Ora i Ds vogliono le primarie per il sindaco

«Entro febbraio primarie per il candidato sindaco del centrosinistra». Sull’onda dell’entusiasmo nazionale, i Ds rilanciano e chiedono di applicare il metodo anche per Palazzo Marino. Carlo Cerami, coordinatore della segreteria, considera le primarie un imperativo categorico: «Dopo una prova di consenso così straordinaria, è difficile pensare di evitare il voto per scegliere il candidato sindaco di Milano». Il capogruppo in Comune Emanuele Fiano, va oltre: «Quelle per Prodi sono state una prova generale anche per Palazzo Marino».

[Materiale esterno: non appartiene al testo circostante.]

===== config.mk =====
export PLATFORM = sky130hd
export DESIGN_NAME = frame_aligner
export DESIGN_NICKNAME = d
export VERILOG_FILES = /design/src/rtl/frame_aligner.sv
export SDC_FILE = /design/constraint.sdc
export NUM_CORES = 1
export LEC_CHECK = 0
export BUFFER_PORTS_ARGS = -buffer_cell sky130_fd_sc_hd__buf_2
export CELL_PAD_IN_SITES_DETAIL_PLACEMENT = 2
export CELL_PAD_IN_SITES_GLOBAL_PLACEMENT = 2
export CORE_MARGIN = 2
export CORE_UTILIZATION = 29
export CTS_BUF_LIST = sky130_fd_sc_hd__clkbuf_2
export DETAILED_ROUTE_END_ITERATION = 6
export GPL_ROUTABILITY_DRIVEN = 0
export PLACE_DENSITY = 0.77
export SLEW_MARGIN = 10
export SYNTH_ARGS = -nofsm -noshare
export SYNTH_HDL_FRONTEND = slang
export SYNTH_SLANG_ARGS = --single-unit

===== constraint.sdc =====
create_clock -name clk -period 3.9 [get_ports clk]
set_clock_uncertainty 0.2 [all_clocks]
set_input_delay 0.39 -clock clk [delete_from_list [all_inputs] [get_ports clk]]
set_output_delay 0.39 -clock clk [all_outputs]
set_load 0.05 [all_outputs]

===== src/rtl/frame_aligner.sv =====
module frame_aligner #(
  parameter int WORD_W          = 20,
  parameter int WORDS_PER_FRAME = 6,
  parameter int HDR_W           = 4,
  parameter int LOCK_FRAMES     = 8,
  parameter int UNLOCK_FRAMES   = 4,
  parameter int SETTLE_WORDS    = 2,
  parameter int ERR_W           = 16,
  parameter logic [HDR_W-1:0] HDR_DATA = 4'b0101,
  parameter logic [HDR_W-1:0] HDR_IDLE = 4'b0110
) (
  input  logic                                clk,
  input  logic                                rst,
  input  logic                                err_clr,
  input  logic [WORD_W-1:0]                   rx_word,
  output logic                                locked,
  output logic [$clog2(WORD_W)-1:0]           slip,
  output logic                                hdr_flag,
  output logic                                frame_valid,
  output logic                                frame_is_data,
  output logic [WORD_W*WORDS_PER_FRAME-1:0]   frame_out,
  output logic [ERR_W-1:0]                    err_cnt
);
  localparam int FW       = WORD_W * WORDS_PER_FRAME;
  localparam int SW       = $clog2(WORD_W);
  localparam int PW       = $clog2(WORDS_PER_FRAME);
  localparam int GW       = $clog2(LOCK_FRAMES + 1);
  localparam int BW       = $clog2(UNLOCK_FRAMES + 1);
  localparam int TW       = $clog2(SETTLE_WORDS + 1);
  localparam int PAIR_TOP = 2 * WORD_W - 1;

  logic [WORD_W-1:0]    prev_q;
  logic [2*WORD_W-1:0]  pair;
  logic [WORD_W-1:0]    aligned;
  logic [HDR_W-1:0]     hdr;
  logic                 hdr_ok;
  logic [FW-WORD_W-1:0] sr;
  logic [PW-1:0]        phase;
  logic [PW-1:0]        miss;
  logic [GW-1:0]        good;
  logic [BW-1:0]        bad;
  logic [TW-1:0]        settle;
  logic                 cur_ok, cur_data;
  logic                 at_start, at_last, lock_now, accept;
  logic [SW-1:0]        next_slip;

  assign pair      = {prev_q, rx_word};
  assign aligned   = pair[PAIR_TOP - int'(slip) -: WORD_W];
  assign hdr       = aligned[WORD_W-1 -: HDR_W];
  assign hdr_ok    = (hdr == HDR_DATA) || (hdr == HDR_IDLE);
  assign at_start  = (phase == '0);
  assign at_last   = (phase == PW'(WORDS_PER_FRAME - 1));
  assign next_slip = (slip == SW'(WORD_W - 1)) ? '0 : slip + 1'b1;
  assign lock_now  = !locked && settle == '0 && good == GW'(LOCK_FRAMES - 1)
                     && at_start && hdr_ok;
  assign accept    = at_start && hdr_ok && (locked || lock_now);

  always_ff @(posedge clk) begin
    if (rst) begin
      prev_q        <= '0;
      sr            <= '0;
      phase         <= '0;
      miss          <= '0;
      good          <= '0;
      bad           <= '0;
      settle        <= '0;
      slip          <= '0;
      locked        <= 1'b0;
      cur_ok        <= 1'b0;
      cur_data      <= 1'b0;
      hdr_flag      <= 1'b0;
      frame_valid   <= 1'b0;
      frame_is_data <= 1'b0;
      frame_out     <= '0;
      err_cnt       <= '0;
    end else begin
      prev_q      <= rx_word;
      sr          <= {sr[FW-2*WORD_W-1:0], aligned};
      phase       <= at_last ? '0 : phase + 1'b1;
      hdr_flag    <= accept;
      frame_valid <= locked && at_last && cur_ok;
      if (at_start) begin
        cur_ok   <= accept;
        cur_data <= (hdr == HDR_DATA);
      end
      if (at_last) begin
        frame_out     <= {sr, aligned};
        frame_is_data <= cur_data;
      end

      if (locked) begin
        if (at_start) begin
          if (hdr_ok) bad <= '0;
          else if (bad == BW'(UNLOCK_FRAMES - 1)) begin
            locked <= 1'b0;
            bad    <= '0;
            good   <= '0;
            miss   <= '0;
            slip   <= next_slip;
            settle <= TW'(SETTLE_WORDS);
          end else bad <= bad + 1'b1;
        end
      end else if (settle != '0) begin
        settle <= settle - 1'b1;
      end else if (good == '0) begin
        if (hdr_ok) begin
          good  <= GW'(1);
          miss  <= '0;
          phase <= PW'(1);
        end else if (miss == PW'(WORDS_PER_FRAME - 1)) begin
          miss   <= '0;
          slip   <= next_slip;
          settle <= TW'(SETTLE_WORDS);
        end else miss <= miss + 1'b1;
      end else if (at_start) begin
        if (hdr_ok) begin
          if (lock_now) begin
            locked <= 1'b1;
            good   <= '0;
            bad    <= '0;
          end else good <= good + 1'b1;
        end else begin
          good   <= '0;
          miss   <= '0;
          slip   <= next_slip;
          settle <= TW'(SETTLE_WORDS);
        end
      end

      if (err_clr) err_cnt <= '0;
      else if (locked && at_start && !hdr_ok && err_cnt != '1) err_cnt <= err_cnt + 1'b1;
    end
  end

  assert_lock_flags_R3: assert property (@(posedge clk) disable iff (rst)
    $rose(locked) |-> hdr_flag);
  assert_valid_needs_lock_R5: assert property (@(posedge clk) disable iff (rst)
    frame_valid |-> locked);
  assert_flag_leads_frame_R6: assert property (@(posedge clk) disable iff (rst)
    frame_valid |-> $past(hdr_flag, 5));
  assert_drop_steps_slip_R7: assert property (@(posedge clk) disable iff (rst)
    $fell(locked) |-> slip == (($past(slip) == SW'(WORD_W - 1)) ? '0 : $past(slip) + 1'b1));
  assert_err_saturates_R8: assert property (@(posedge clk) disable iff (rst)
    (err_cnt == '1 && !err_clr) |=> err_cnt == '1);
  assert_err_clear_R9: assert property (@(posedge clk) disable iff (rst)
    err_clr |=> err_cnt == '0);
  assert_no_bad_frame_R10: assert property (@(posedge clk) disable iff (rst)
    frame_valid |-> (frame_out[FW-1 -: HDR_W] == HDR_DATA || frame_out[FW-1 -: HDR_W] == HDR_IDLE));
endmodule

Più di 400mila ieri i lombardi che hanno risposto all’appello del centrosinistra per l’appuntamento con le primarie. Nessuna sorpresa, il risultato del voto è la fotocopia di quello nazionale. A Milano Romano Prodi, con il 72,3% dei voti travolge tutti. Secondo è Fausto Bertinotti con un distacco abissale, ma percentuali ben al di sopra di quelle a cui è abituata Rifondazione. Dispersi tutti gli altri. I milanesi sono andati sui camper, al Leoncavallo, nei ristoranti, alla Casa della Cultura, dal parrucchiere del Lorenteggio. Seggi insoliti, un’affluenza da record che ha sorpreso gli stessi organizzatori rimasti senza schede.